[Start of section]
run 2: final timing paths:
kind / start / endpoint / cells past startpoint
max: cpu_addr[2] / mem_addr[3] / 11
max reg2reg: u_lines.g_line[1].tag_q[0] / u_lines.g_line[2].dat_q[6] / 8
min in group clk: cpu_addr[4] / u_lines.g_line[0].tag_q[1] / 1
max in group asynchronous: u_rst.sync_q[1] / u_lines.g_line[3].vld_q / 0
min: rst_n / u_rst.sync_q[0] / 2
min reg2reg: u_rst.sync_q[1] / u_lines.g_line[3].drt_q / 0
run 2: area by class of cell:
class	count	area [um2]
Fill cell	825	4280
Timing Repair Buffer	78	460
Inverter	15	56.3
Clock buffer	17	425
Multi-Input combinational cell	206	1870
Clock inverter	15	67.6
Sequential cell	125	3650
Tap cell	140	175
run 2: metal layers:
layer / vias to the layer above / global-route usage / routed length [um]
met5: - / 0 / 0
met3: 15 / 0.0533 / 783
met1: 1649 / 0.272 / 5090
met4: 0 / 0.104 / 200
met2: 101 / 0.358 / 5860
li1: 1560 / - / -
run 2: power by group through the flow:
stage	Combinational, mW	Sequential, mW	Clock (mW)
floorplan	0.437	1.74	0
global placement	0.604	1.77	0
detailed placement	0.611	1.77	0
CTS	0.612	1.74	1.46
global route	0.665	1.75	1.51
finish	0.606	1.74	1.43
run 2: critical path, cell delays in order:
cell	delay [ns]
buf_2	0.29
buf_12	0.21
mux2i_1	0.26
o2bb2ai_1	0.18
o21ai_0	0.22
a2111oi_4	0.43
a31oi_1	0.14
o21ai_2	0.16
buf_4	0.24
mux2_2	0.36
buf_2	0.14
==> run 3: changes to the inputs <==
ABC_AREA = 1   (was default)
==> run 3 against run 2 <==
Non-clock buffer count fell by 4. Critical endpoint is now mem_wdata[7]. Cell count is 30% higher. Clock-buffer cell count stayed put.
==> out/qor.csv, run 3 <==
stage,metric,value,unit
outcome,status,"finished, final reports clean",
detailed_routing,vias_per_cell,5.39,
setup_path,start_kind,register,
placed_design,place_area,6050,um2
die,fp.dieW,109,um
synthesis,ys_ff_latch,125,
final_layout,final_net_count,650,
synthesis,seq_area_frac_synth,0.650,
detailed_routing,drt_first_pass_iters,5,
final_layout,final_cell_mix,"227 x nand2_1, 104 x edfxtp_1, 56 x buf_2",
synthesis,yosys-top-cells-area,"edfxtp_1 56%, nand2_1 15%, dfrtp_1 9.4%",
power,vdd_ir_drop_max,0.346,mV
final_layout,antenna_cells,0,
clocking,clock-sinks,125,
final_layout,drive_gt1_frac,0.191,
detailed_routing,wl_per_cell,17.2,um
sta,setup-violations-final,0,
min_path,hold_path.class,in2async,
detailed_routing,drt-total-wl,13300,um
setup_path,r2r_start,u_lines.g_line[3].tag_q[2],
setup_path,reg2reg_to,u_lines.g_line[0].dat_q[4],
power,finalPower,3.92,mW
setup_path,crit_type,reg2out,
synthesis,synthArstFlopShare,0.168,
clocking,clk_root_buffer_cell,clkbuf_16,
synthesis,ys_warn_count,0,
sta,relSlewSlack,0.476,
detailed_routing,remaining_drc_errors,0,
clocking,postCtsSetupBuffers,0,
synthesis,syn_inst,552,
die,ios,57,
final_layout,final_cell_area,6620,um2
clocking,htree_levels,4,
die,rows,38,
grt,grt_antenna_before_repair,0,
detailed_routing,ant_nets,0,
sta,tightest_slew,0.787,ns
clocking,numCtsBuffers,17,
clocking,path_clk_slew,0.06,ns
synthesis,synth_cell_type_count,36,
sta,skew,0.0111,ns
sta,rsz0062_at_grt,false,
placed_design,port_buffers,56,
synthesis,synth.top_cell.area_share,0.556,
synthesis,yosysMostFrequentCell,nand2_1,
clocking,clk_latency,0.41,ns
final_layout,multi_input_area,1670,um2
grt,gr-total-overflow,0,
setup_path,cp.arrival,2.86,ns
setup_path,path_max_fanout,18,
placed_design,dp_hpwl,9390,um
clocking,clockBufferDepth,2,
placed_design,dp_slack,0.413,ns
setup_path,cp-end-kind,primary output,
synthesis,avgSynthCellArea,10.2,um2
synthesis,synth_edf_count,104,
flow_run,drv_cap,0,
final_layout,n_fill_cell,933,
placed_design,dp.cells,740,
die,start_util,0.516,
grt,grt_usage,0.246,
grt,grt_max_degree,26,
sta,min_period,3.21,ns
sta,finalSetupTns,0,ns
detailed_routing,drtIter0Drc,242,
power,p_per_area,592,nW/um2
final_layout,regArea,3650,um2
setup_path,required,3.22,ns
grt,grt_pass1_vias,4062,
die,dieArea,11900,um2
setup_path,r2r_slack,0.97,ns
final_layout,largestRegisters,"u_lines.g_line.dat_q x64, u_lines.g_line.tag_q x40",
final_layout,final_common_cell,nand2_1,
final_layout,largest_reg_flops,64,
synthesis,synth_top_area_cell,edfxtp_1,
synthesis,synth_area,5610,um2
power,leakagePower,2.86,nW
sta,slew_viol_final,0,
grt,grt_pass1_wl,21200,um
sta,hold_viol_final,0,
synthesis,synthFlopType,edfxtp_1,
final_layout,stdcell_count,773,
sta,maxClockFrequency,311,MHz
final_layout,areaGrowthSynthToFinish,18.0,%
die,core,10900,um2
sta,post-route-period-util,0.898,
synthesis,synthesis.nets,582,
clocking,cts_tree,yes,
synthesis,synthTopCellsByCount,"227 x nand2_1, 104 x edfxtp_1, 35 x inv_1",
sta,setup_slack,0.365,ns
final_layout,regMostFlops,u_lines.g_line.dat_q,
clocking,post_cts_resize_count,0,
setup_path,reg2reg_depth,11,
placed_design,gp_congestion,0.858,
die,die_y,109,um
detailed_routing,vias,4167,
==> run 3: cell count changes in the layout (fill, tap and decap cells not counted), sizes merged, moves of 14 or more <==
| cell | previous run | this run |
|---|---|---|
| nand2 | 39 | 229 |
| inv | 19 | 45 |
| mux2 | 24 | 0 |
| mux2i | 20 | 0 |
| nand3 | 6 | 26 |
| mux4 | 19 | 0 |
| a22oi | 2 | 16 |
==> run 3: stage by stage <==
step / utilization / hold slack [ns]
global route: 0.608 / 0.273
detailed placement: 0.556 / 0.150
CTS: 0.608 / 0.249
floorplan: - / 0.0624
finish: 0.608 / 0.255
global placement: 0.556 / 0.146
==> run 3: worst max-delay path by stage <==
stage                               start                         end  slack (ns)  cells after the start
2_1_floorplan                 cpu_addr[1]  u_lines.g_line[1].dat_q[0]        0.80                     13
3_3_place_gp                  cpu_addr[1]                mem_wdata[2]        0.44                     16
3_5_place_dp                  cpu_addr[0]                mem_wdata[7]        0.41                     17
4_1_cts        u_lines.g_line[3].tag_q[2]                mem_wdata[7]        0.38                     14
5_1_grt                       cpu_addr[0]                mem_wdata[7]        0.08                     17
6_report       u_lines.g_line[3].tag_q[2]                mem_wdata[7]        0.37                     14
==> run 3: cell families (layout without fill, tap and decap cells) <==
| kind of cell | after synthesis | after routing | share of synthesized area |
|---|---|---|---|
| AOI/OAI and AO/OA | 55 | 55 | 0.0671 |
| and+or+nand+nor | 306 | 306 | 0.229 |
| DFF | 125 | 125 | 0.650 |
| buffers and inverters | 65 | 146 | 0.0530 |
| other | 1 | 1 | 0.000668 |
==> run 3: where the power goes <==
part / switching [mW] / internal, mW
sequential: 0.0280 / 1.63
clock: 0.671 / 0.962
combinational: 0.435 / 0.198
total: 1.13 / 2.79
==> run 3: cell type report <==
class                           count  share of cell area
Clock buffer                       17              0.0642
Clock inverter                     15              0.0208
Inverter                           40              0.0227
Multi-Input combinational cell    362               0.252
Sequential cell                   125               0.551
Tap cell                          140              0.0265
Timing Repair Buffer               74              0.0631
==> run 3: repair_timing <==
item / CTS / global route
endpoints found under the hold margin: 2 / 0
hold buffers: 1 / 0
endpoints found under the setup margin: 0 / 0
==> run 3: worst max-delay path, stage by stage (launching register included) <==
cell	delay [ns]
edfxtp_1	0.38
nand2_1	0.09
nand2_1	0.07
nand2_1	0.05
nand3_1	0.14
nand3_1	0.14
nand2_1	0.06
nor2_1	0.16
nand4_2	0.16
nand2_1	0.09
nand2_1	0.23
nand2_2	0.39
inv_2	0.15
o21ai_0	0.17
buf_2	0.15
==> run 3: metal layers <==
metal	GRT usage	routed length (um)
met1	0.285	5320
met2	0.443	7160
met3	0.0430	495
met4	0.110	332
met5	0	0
[End of section]
- _Work request_
Transcribe the listing above line for line, from the first line to the line containing "run 3: changes", inclusive, with no other lines.

- _Solution_
run 2: final timing paths:
kind / start / endpoint / cells past startpoint
max: cpu_addr[2] / mem_addr[3] / 11
max reg2reg: u_lines.g_line[1].tag_q[0] / u_lines.g_line[2].dat_q[6] / 8
min in group clk: cpu_addr[4] / u_lines.g_line[0].tag_q[1] / 1
max in group asynchronous: u_rst.sync_q[1] / u_lines.g_line[3].vld_q / 0
min: rst_n / u_rst.sync_q[0] / 2
min reg2reg: u_rst.sync_q[1] / u_lines.g_line[3].drt_q / 0
run 2: area by class of cell:
class	count	area [um2]
Fill cell	825	4280
Timing Repair Buffer	78	460
Inverter	15	56.3
Clock buffer	17	425
Multi-Input combinational cell	206	1870
Clock inverter	15	67.6
Sequential cell	125	3650
Tap cell	140	175
run 2: metal layers:
layer / vias to the layer above / global-route usage / routed length [um]
met5: - / 0 / 0
met3: 15 / 0.0533 / 783
met1: 1649 / 0.272 / 5090
met4: 0 / 0.104 / 200
met2: 101 / 0.358 / 5860
li1: 1560 / - / -
run 2: power by group through the flow:
stage	Combinational, mW	Sequential, mW	Clock (mW)
floorplan	0.437	1.74	0
global placement	0.604	1.77	0
detailed placement	0.611	1.77	0
CTS	0.612	1.74	1.46
global route	0.665	1.75	1.51
finish	0.606	1.74	1.43
run 2: critical path, cell delays in order:
cell	delay [ns]
buf_2	0.29
buf_12	0.21
mux2i_1	0.26
o2bb2ai_1	0.18
o21ai_0	0.22
a2111oi_4	0.43
a31oi_1	0.14
o21ai_2	0.16
buf_4	0.24
mux2_2	0.36
buf_2	0.14
==> run 3: changes to the inputs <==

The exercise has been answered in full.